How to complete this task => With the line containing "cells in the mapped" as the start and the line containing "group / internal" as the end, transcribe that span of the entries below exactly, including both.

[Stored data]
----------

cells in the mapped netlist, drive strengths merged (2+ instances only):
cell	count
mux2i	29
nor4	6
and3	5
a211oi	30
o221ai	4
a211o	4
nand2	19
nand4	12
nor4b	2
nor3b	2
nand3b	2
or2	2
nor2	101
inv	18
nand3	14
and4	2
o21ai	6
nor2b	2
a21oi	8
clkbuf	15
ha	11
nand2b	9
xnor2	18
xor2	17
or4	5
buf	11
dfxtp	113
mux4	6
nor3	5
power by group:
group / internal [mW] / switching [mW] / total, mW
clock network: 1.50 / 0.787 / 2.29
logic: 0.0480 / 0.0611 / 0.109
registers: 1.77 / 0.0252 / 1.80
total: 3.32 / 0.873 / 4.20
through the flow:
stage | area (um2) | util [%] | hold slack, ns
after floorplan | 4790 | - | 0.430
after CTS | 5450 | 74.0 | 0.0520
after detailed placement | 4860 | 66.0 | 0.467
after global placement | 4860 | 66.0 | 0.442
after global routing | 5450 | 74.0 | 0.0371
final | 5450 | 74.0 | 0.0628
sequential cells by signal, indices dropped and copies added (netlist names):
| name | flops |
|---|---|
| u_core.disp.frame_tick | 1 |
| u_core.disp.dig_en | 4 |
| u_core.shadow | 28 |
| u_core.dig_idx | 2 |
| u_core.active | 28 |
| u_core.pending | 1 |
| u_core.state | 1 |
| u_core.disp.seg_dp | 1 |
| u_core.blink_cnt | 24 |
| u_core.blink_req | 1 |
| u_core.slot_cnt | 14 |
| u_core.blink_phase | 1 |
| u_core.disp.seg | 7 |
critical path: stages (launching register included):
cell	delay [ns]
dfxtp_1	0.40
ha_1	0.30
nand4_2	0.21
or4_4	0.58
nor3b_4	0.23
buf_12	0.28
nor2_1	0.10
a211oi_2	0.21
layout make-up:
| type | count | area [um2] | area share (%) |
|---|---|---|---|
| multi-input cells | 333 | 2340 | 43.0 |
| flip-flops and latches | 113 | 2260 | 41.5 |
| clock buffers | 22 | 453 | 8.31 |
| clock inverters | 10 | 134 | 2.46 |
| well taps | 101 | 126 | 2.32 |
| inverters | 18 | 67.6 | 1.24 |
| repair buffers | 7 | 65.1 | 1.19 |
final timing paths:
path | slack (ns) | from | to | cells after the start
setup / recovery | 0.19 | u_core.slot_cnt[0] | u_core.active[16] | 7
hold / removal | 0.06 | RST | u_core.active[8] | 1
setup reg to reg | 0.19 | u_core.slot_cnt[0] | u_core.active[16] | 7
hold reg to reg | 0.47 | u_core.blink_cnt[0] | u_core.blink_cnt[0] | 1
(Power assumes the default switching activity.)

----------

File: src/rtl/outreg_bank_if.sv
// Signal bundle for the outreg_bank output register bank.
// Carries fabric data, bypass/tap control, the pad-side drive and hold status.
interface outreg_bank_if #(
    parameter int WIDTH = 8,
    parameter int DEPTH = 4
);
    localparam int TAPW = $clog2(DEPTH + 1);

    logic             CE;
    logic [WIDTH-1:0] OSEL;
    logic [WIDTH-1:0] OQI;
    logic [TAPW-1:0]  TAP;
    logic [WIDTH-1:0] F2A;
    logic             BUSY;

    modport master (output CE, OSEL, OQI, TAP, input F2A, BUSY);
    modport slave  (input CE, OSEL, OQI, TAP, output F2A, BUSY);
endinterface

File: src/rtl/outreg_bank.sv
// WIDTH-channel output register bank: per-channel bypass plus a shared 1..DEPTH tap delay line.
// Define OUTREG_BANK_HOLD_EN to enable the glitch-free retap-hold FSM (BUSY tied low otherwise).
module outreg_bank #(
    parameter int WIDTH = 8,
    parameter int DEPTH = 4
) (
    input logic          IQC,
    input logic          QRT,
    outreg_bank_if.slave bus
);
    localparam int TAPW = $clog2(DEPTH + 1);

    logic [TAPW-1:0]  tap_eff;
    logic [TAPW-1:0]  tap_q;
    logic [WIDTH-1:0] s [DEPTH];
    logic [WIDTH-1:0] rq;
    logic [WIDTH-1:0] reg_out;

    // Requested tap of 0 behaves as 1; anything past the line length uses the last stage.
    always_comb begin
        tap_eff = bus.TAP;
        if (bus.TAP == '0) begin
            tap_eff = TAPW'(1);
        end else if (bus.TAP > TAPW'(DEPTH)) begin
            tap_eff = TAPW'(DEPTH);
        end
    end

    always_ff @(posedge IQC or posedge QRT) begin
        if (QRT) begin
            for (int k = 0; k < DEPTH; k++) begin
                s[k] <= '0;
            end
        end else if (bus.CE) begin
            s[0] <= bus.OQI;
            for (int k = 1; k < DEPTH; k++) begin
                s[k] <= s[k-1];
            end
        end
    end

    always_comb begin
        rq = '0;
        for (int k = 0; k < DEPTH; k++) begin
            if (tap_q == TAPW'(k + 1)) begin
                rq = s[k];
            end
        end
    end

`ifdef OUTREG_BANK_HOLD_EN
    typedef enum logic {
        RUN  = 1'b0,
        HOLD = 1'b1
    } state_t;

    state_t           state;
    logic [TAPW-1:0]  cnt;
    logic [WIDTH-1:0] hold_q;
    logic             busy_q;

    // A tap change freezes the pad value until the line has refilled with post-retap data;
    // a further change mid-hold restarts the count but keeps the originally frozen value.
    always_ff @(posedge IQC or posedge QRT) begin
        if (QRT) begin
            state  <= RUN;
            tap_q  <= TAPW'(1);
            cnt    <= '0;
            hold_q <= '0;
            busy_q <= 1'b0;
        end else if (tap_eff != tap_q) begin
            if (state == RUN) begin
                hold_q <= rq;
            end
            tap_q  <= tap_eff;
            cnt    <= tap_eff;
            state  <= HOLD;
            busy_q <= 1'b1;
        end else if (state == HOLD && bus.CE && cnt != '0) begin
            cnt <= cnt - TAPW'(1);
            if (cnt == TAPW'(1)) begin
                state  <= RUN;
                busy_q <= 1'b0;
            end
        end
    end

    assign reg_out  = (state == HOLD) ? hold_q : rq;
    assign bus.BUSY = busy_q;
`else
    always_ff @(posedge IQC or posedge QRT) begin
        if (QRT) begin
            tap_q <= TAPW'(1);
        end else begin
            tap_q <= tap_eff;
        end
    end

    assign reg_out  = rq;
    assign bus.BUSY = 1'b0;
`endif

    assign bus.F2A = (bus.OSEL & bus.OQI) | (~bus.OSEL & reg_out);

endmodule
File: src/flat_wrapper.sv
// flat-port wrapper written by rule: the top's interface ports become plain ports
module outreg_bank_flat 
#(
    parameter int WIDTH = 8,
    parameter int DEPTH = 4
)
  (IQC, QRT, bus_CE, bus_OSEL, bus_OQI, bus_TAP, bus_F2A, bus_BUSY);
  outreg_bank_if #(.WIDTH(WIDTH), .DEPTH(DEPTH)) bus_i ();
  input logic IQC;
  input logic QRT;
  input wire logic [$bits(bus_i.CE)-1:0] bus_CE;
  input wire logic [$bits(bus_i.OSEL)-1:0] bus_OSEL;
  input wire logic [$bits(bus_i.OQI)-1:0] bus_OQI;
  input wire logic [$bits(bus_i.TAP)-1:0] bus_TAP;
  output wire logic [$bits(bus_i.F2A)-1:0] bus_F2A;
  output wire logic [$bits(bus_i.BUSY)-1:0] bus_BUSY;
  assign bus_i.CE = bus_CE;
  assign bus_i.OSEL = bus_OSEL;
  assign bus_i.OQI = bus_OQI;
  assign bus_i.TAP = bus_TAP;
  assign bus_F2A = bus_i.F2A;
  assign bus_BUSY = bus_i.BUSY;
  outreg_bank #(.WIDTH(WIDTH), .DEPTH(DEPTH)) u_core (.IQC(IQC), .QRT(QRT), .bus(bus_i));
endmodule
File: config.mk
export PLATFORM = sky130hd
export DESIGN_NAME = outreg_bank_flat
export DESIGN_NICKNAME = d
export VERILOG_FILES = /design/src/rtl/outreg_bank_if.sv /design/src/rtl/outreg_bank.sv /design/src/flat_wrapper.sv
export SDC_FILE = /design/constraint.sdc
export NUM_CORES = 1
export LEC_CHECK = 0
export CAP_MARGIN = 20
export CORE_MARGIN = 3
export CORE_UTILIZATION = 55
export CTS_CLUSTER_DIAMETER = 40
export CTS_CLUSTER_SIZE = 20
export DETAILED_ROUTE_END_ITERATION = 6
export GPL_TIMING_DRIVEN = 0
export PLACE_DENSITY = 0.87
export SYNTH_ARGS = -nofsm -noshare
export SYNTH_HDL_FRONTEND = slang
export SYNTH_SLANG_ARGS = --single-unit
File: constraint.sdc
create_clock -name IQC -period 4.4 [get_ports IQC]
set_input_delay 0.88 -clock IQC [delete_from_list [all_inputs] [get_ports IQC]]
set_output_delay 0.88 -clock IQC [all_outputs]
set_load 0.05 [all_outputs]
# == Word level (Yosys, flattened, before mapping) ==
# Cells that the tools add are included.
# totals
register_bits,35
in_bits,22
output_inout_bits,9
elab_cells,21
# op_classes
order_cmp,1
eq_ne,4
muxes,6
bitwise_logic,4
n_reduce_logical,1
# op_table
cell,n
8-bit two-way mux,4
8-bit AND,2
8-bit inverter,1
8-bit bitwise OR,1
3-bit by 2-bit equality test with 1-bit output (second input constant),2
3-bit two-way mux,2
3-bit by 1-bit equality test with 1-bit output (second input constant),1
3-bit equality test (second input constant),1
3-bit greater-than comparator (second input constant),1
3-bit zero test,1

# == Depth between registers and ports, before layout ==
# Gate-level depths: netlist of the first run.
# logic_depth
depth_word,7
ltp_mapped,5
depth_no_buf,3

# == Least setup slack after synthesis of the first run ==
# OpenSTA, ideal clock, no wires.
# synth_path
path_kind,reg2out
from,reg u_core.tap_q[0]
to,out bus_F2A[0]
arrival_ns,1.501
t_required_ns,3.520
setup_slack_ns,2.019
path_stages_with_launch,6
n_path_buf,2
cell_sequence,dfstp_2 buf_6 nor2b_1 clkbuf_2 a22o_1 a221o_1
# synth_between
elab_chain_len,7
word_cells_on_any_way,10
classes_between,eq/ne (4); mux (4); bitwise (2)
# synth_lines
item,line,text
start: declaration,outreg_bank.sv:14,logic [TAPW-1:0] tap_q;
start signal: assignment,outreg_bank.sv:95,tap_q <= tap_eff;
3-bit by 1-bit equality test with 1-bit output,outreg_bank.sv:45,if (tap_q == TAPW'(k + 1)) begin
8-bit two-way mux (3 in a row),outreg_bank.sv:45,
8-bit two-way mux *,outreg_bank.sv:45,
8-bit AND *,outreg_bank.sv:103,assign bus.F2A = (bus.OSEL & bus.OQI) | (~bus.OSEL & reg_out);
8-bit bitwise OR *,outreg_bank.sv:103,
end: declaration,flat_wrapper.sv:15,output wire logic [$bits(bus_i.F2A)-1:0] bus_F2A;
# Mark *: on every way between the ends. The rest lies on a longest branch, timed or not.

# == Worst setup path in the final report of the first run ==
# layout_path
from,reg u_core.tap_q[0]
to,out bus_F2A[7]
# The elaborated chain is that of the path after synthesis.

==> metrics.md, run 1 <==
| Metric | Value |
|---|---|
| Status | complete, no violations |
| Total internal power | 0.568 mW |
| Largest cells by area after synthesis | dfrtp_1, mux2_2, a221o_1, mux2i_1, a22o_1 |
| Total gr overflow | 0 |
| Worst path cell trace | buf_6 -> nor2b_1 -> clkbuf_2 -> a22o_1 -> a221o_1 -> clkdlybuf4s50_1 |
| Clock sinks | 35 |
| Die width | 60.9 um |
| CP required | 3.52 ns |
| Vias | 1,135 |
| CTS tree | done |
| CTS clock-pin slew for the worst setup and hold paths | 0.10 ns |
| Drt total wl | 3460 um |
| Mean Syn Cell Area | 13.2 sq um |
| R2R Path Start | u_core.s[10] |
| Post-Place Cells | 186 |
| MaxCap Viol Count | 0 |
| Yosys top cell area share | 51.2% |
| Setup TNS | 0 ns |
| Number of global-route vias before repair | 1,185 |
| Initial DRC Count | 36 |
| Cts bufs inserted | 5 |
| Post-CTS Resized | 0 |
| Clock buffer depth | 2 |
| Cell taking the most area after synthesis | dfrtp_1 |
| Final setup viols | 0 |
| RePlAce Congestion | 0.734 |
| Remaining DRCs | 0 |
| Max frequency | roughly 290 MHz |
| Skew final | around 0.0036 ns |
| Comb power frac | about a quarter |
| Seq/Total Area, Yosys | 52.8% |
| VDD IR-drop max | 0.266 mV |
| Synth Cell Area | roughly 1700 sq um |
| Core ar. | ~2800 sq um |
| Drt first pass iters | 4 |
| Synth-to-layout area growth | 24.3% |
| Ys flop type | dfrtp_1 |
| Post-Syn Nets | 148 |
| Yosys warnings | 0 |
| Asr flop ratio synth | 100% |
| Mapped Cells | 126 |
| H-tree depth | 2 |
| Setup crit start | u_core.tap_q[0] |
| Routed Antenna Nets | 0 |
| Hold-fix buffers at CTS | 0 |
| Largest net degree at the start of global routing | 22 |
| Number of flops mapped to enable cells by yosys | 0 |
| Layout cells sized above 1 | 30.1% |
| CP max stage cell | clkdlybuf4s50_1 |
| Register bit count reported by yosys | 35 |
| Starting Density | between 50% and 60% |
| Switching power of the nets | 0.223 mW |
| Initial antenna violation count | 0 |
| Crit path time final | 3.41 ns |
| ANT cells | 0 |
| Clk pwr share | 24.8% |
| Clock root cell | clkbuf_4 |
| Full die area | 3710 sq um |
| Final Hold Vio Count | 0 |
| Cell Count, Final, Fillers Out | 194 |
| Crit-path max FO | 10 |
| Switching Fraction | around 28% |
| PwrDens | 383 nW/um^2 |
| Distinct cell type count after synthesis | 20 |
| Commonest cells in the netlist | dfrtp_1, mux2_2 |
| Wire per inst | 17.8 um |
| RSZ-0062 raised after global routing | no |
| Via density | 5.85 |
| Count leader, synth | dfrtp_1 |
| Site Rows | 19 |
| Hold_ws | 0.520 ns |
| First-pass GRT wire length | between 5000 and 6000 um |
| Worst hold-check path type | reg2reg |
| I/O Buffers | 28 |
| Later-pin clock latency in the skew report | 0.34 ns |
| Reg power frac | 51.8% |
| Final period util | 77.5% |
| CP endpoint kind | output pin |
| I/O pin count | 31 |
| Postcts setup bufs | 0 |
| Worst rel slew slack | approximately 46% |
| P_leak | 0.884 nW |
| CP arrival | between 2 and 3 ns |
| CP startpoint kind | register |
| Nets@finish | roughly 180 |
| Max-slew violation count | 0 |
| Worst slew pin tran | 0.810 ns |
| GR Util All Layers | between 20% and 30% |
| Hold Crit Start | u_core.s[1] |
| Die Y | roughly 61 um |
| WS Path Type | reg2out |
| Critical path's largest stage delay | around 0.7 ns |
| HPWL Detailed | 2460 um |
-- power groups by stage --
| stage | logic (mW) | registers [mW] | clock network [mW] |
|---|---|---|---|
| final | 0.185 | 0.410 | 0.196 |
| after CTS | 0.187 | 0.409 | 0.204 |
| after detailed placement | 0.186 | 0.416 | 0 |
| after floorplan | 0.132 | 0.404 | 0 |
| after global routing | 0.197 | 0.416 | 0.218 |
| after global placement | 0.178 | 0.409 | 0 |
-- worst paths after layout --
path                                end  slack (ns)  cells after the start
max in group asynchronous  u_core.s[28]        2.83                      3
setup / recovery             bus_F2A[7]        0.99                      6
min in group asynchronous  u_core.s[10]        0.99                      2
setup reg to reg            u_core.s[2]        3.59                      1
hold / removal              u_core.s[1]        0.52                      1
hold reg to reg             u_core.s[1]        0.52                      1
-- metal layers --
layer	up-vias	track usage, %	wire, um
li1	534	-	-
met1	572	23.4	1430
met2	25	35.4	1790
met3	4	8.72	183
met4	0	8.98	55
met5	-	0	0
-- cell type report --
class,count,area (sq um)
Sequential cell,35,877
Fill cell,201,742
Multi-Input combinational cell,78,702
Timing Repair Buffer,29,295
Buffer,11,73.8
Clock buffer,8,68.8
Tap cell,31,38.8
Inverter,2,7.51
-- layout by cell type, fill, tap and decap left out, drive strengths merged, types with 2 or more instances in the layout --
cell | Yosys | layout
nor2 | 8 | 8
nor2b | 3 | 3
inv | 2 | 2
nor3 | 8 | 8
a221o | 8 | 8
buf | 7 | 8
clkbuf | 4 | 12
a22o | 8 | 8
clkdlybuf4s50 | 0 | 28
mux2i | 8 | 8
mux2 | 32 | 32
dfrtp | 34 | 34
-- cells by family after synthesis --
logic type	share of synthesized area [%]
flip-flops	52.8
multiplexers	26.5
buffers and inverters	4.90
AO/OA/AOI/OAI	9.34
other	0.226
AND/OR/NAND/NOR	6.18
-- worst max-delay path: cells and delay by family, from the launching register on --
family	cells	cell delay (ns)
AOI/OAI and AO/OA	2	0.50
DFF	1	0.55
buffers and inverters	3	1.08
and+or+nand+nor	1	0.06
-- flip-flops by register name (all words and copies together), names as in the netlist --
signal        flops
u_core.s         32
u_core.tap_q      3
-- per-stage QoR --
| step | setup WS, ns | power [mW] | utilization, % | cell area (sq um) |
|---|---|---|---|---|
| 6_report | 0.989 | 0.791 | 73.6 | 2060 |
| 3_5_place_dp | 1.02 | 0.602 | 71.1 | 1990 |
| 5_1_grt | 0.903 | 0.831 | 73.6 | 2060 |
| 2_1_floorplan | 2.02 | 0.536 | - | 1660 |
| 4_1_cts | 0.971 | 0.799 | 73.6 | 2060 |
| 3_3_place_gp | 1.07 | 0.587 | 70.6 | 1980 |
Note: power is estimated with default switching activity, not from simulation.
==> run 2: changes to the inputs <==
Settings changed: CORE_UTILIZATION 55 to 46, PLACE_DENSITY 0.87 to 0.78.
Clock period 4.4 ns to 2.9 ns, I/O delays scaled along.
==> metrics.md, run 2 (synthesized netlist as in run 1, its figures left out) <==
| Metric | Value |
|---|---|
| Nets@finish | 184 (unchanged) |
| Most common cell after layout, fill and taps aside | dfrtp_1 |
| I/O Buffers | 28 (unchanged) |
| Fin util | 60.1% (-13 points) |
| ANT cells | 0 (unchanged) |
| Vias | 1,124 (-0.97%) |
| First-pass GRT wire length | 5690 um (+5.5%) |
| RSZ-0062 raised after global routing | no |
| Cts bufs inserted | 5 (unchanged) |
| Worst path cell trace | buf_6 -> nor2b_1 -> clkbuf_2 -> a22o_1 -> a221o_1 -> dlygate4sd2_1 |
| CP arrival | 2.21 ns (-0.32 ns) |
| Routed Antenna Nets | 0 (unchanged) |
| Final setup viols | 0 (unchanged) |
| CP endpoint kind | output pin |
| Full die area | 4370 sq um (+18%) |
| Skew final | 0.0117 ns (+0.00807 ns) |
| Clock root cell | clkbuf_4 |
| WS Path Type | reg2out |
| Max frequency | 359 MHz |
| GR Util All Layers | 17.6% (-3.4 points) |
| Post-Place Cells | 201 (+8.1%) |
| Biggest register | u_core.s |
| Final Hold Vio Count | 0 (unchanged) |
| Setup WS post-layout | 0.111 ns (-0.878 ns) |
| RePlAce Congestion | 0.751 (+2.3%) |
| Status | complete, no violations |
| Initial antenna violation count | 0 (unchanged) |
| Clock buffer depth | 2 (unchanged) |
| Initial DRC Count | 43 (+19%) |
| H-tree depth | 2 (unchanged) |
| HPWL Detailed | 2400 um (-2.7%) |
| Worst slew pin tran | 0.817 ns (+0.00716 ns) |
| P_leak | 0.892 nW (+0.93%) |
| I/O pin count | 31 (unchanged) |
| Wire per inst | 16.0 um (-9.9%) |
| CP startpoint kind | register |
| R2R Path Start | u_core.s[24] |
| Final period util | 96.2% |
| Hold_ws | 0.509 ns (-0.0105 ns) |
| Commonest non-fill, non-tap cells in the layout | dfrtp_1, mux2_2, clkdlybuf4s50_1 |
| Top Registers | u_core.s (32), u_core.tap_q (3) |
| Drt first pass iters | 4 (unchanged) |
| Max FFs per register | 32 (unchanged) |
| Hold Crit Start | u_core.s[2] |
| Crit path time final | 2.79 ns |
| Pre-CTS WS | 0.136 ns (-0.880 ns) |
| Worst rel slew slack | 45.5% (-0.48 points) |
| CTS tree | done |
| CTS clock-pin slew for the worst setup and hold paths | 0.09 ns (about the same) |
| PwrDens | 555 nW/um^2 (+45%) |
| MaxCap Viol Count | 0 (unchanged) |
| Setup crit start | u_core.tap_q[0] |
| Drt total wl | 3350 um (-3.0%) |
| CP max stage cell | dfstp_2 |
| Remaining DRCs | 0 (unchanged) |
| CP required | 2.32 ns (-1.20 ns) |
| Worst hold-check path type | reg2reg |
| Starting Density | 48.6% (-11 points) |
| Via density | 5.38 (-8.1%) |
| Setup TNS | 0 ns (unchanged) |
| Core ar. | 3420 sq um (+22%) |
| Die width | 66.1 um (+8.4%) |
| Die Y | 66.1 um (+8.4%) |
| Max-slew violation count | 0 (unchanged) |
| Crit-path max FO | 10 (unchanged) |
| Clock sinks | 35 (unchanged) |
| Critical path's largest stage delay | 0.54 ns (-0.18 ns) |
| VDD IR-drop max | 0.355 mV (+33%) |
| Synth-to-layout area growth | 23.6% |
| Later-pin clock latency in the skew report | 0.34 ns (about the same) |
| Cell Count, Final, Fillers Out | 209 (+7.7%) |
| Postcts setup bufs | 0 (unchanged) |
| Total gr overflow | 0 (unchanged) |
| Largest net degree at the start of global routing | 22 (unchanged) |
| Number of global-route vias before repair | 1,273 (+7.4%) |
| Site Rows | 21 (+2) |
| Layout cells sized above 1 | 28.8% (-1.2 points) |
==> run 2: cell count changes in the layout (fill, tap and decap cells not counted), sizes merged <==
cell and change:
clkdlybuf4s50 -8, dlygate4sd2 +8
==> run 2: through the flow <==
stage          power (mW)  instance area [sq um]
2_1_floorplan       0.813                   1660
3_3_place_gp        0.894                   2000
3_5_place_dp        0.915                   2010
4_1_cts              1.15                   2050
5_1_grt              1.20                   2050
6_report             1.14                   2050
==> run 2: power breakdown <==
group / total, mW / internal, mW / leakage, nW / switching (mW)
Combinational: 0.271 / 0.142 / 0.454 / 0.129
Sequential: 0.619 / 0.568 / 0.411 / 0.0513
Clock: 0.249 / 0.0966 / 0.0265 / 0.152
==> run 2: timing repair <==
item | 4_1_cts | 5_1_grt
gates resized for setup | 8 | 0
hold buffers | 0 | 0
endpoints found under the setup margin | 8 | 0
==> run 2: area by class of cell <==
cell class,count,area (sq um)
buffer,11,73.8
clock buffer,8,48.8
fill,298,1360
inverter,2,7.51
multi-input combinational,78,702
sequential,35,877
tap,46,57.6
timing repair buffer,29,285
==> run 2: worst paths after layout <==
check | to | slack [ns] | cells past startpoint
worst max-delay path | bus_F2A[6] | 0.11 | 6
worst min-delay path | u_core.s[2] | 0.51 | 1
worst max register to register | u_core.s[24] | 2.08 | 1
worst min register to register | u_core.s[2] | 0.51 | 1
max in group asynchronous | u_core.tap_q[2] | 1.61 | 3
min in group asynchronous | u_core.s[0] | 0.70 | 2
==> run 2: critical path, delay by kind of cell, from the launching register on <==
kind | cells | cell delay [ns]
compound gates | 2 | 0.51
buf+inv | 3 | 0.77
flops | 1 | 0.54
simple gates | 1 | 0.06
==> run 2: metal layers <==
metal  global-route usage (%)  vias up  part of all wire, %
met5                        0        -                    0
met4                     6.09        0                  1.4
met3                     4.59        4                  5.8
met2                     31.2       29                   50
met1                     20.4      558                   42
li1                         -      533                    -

----------

Reply to the exercise =>
cells in the mapped netlist, drive strengths merged (2+ instances only):
cell	count
mux2i	29
nor4	6
and3	5
a211oi	30
o221ai	4
a211o	4
nand2	19
nand4	12
nor4b	2
nor3b	2
nand3b	2
or2	2
nor2	101
inv	18
nand3	14
and4	2
o21ai	6
nor2b	2
a21oi	8
clkbuf	15
ha	11
nand2b	9
xnor2	18
xor2	17
or4	5
buf	11
dfxtp	113
mux4	6
nor3	5
power by group:
group / internal [mW] / switching [mW] / total, mW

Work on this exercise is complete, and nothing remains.